Oltre un milione i nati in Italia, "urgente riconoscere la cittadinanza"
Anticipazione del Dossier statistico immigrazione 2019, curato da Idos in partenariato con “Confronti”, che sarà presentato il 24 ottobre. All’inizio del 2018 in Italia vivevano oltre 1,3 milioni di minori stranieri “di seconda generazione”, il 75% nato nel paese
ROMA - All’inizio del 2018 in Italia vivevano oltre 1,3 milioni di minori stranieri cosiddetti “di seconda generazione”, dei quali il 75% nato nel paese e i restanti giunti in tenera età. Lo rivelano le anticipazioni del Dossier Statistico Immigrazione 2019, diffuse oggi, che stima il numero complessivo dei soli nati in Italia in oltre 1 milione (quasi il doppio rispetto al 2011). Curato da Idos in partenariato con “Confronti” e con il sostegno dell’8XMille della Tavola Valdese, che sarà presentato e distribuito gratuitamente al pubblico il prossimo 24 ottobre a Roma e in tutte le regioni e le province autonome d’Italia.Secondo gli osservatori nell'anno scolastico 2017/2018 quasi i due terzi dei circa 842 mila alunni stranieri che hanno frequentato le scuole italiane (il 9,7% del totale degli scolari) oltre 541 mila sono nati in Italia. È significativo che l’incidenza dei nati in Italia tra gli alunni stranieri conosca i livelli più alti nelle scuole dell’infanzia (84,4%) e nelle primarie (75,2%), come pure tra i cinesi (82,3%), i marocchini (76%), gli albanesi (76%) e i filippini (67%), affermandosi come l’unica componente scolastica in crescita costante (+28% negli ultimi 4 anni e +5,7% solo nell’ultimo anno).
"Nati in Italia o meno, - si legge nelle anticipazioni del Dossier - i giovani di “seconda generazione” sono cresciuti, hanno socializzato e si sono formati nel nostro paese, di cui si sentono parte, sebbene abbiano la cittadinanza di un paese diverso e sovente lontano, nel quale spesso non sono mai stati o che hanno visitato solo in qualche breve vacanza, la cui lingua conoscono a volte in modo approssimativo e di cui hanno per lo più una conoscenza indiretta, attraverso i racconti e le foto dei genitori.Del loro radicamento nella società italiana, cui sempre più spesso rivendicano l’appartenenza, come pure delle forme di esclusione che la normativa vigente può indurre, dà prova esemplare il mondo dello sport, che racconta da un lato dei successi “nazionali” di alcuni e, dall’altro, dell’impossibilità a gareggiare sotto gli stessi colori di altri"..

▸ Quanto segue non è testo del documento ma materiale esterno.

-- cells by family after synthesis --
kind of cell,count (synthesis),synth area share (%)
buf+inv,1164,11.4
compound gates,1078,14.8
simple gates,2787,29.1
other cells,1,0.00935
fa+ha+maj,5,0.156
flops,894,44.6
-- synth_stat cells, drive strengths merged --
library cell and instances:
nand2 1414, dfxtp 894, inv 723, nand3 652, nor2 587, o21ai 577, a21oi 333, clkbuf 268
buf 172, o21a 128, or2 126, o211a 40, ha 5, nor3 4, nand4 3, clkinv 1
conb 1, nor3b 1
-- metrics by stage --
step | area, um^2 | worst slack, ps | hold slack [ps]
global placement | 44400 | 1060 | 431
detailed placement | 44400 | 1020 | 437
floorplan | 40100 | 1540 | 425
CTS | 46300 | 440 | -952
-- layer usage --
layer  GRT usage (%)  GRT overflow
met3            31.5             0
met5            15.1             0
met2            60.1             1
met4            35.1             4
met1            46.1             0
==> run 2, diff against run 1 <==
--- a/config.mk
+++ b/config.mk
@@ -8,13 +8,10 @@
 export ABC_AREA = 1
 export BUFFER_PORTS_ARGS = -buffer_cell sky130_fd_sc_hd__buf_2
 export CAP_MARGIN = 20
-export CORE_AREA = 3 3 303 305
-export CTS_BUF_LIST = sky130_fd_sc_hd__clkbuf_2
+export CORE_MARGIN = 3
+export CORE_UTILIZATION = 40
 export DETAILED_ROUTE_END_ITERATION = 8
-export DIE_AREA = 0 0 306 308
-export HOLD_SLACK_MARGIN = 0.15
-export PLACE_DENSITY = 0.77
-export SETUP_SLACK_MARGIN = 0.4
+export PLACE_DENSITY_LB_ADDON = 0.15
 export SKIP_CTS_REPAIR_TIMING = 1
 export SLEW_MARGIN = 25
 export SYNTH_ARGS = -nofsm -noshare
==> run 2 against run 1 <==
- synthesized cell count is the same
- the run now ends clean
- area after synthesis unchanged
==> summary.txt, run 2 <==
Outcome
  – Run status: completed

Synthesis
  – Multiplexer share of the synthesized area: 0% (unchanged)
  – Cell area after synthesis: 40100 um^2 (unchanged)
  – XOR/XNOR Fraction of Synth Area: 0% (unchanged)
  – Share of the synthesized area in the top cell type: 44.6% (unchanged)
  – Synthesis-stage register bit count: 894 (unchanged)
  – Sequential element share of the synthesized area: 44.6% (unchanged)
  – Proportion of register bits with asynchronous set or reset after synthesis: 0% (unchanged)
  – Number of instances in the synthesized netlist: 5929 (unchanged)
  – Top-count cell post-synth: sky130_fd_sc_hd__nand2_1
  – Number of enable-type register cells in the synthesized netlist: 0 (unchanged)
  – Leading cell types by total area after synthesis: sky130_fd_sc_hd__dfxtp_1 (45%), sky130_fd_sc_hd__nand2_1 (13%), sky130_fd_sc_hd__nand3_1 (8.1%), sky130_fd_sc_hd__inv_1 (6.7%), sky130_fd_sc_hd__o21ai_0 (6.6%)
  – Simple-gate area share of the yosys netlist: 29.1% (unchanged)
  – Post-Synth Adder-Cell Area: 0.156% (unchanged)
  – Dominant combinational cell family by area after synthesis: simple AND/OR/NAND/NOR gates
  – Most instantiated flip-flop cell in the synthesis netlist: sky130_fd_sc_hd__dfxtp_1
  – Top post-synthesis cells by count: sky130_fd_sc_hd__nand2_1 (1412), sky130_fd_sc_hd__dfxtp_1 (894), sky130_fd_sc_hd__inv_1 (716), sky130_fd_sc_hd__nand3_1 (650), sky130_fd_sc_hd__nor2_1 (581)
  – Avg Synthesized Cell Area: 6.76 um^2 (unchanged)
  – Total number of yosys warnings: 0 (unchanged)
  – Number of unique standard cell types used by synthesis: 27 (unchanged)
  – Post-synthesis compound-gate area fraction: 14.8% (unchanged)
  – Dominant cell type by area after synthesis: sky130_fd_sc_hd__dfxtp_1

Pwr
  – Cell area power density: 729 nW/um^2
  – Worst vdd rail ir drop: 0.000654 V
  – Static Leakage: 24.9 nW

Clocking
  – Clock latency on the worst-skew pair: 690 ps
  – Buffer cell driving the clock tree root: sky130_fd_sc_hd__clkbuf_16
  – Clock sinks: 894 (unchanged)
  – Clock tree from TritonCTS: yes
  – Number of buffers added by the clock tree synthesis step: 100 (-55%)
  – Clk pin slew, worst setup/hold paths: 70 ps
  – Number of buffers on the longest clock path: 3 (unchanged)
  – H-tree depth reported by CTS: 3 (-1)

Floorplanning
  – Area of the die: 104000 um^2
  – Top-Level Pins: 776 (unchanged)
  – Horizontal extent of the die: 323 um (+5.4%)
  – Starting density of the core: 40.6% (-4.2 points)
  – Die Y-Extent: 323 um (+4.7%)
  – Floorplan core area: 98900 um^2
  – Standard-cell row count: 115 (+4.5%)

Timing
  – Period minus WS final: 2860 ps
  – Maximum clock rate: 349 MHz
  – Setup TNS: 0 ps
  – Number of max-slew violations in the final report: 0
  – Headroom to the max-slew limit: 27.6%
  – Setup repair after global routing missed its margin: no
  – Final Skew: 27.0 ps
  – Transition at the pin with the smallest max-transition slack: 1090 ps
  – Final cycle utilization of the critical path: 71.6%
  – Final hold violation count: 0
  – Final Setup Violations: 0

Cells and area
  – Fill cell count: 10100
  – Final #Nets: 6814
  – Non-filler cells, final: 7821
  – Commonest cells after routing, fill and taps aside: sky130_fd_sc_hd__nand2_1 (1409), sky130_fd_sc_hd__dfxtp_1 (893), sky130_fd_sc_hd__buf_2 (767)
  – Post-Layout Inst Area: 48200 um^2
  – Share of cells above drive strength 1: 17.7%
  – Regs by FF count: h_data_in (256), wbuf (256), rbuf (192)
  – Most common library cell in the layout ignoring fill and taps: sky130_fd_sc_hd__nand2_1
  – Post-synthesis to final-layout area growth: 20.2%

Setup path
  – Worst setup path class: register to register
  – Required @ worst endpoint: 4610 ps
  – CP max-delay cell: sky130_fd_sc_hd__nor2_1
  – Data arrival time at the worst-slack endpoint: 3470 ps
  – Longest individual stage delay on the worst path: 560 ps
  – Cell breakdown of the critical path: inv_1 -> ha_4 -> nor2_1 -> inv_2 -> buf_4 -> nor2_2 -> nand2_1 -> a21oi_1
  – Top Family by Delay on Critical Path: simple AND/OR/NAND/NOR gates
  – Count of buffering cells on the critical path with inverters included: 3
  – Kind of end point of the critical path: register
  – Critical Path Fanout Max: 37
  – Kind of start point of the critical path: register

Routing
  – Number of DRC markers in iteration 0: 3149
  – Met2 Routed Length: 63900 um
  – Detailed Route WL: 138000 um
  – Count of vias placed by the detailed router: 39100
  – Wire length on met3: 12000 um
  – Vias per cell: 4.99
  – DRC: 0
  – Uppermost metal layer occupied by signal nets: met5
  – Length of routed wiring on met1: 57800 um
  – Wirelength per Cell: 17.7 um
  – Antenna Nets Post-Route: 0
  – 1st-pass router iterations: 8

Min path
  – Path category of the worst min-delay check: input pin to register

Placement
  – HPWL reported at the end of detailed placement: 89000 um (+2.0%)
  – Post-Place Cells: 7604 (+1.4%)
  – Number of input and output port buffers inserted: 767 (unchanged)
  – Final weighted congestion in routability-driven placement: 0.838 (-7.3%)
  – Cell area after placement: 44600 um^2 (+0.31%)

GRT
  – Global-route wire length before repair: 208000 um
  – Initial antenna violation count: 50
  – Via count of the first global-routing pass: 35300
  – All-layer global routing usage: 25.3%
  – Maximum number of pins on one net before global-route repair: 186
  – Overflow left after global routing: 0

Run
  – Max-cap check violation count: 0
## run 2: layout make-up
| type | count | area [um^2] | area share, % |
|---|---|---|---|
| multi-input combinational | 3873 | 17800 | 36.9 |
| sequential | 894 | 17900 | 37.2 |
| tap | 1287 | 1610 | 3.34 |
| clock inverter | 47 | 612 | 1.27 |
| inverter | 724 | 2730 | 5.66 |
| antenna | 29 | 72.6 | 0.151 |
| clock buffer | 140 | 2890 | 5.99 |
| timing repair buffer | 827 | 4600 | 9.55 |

In Italia vivono ormai anche figli di immigrati quarantenni, sottolinea il Dossier, che hanno a loro volta figli: è ai primi che si rivolge preminentemente il ddl in esame in Parlamento. "Ancora una volta la ripresa dell’iter legislativo, avviato formalmente il 3 ottobre dalla Commissione Affari Costituzionali, ha innescato un dibattito segnato da contrapposizioni ideologiche e strascichi polemici, spesso alimentati da un confuso inquadramento delle questioni". Al di là del dettaglio delle bozze presentate, "resta ferma l’intenzione di legare la cittadinanza al percorso scolastico (ovvero alla positiva conclusione di un ciclo di studi nel nostro paese), secondo le linee dello ius culturae, mentre è improbabile l’ipotesi di introdurre uno ius soli temperato (che, per l’acquisizione della cittadinanza, prevede, oltre alla nascita in Italia, anche la residenza stabile, prolungata e certificata dei genitori sul territorio nazionale)", precisa.
“È urgente riconoscere la cittadinanza italiana a questi giovani, perché sono parte integrante del presente, e non solo del futuro del nostro Paese − sostiene Claudio Paravati, direttore del Centro Studi e Rivista Confronti −; solo così potranno ridursi quei cortocircuiti identitari che ostacolano il percorso di crescita e integrazione nella società”.“L’incapacità di riformare, in 27 anni dal suo varo, una legge sulla cittadinanza già nata anacronistica, che agevola l’acquisizione per chi, pur volendo restare all’estero, vanta ascendenze di sangue addirittura precedenti all’Unità d’Italia e la sbarra a persone nate e insediate in Italia giunte già alle terze generazioni, può finalmente risolversi ora − afferma Luca Di Sciullo, presidente del Centro Studi e Ricerche IDOS − a condizione che una visione realistica comune prevalga su sterili prese di posizione ideologiche”.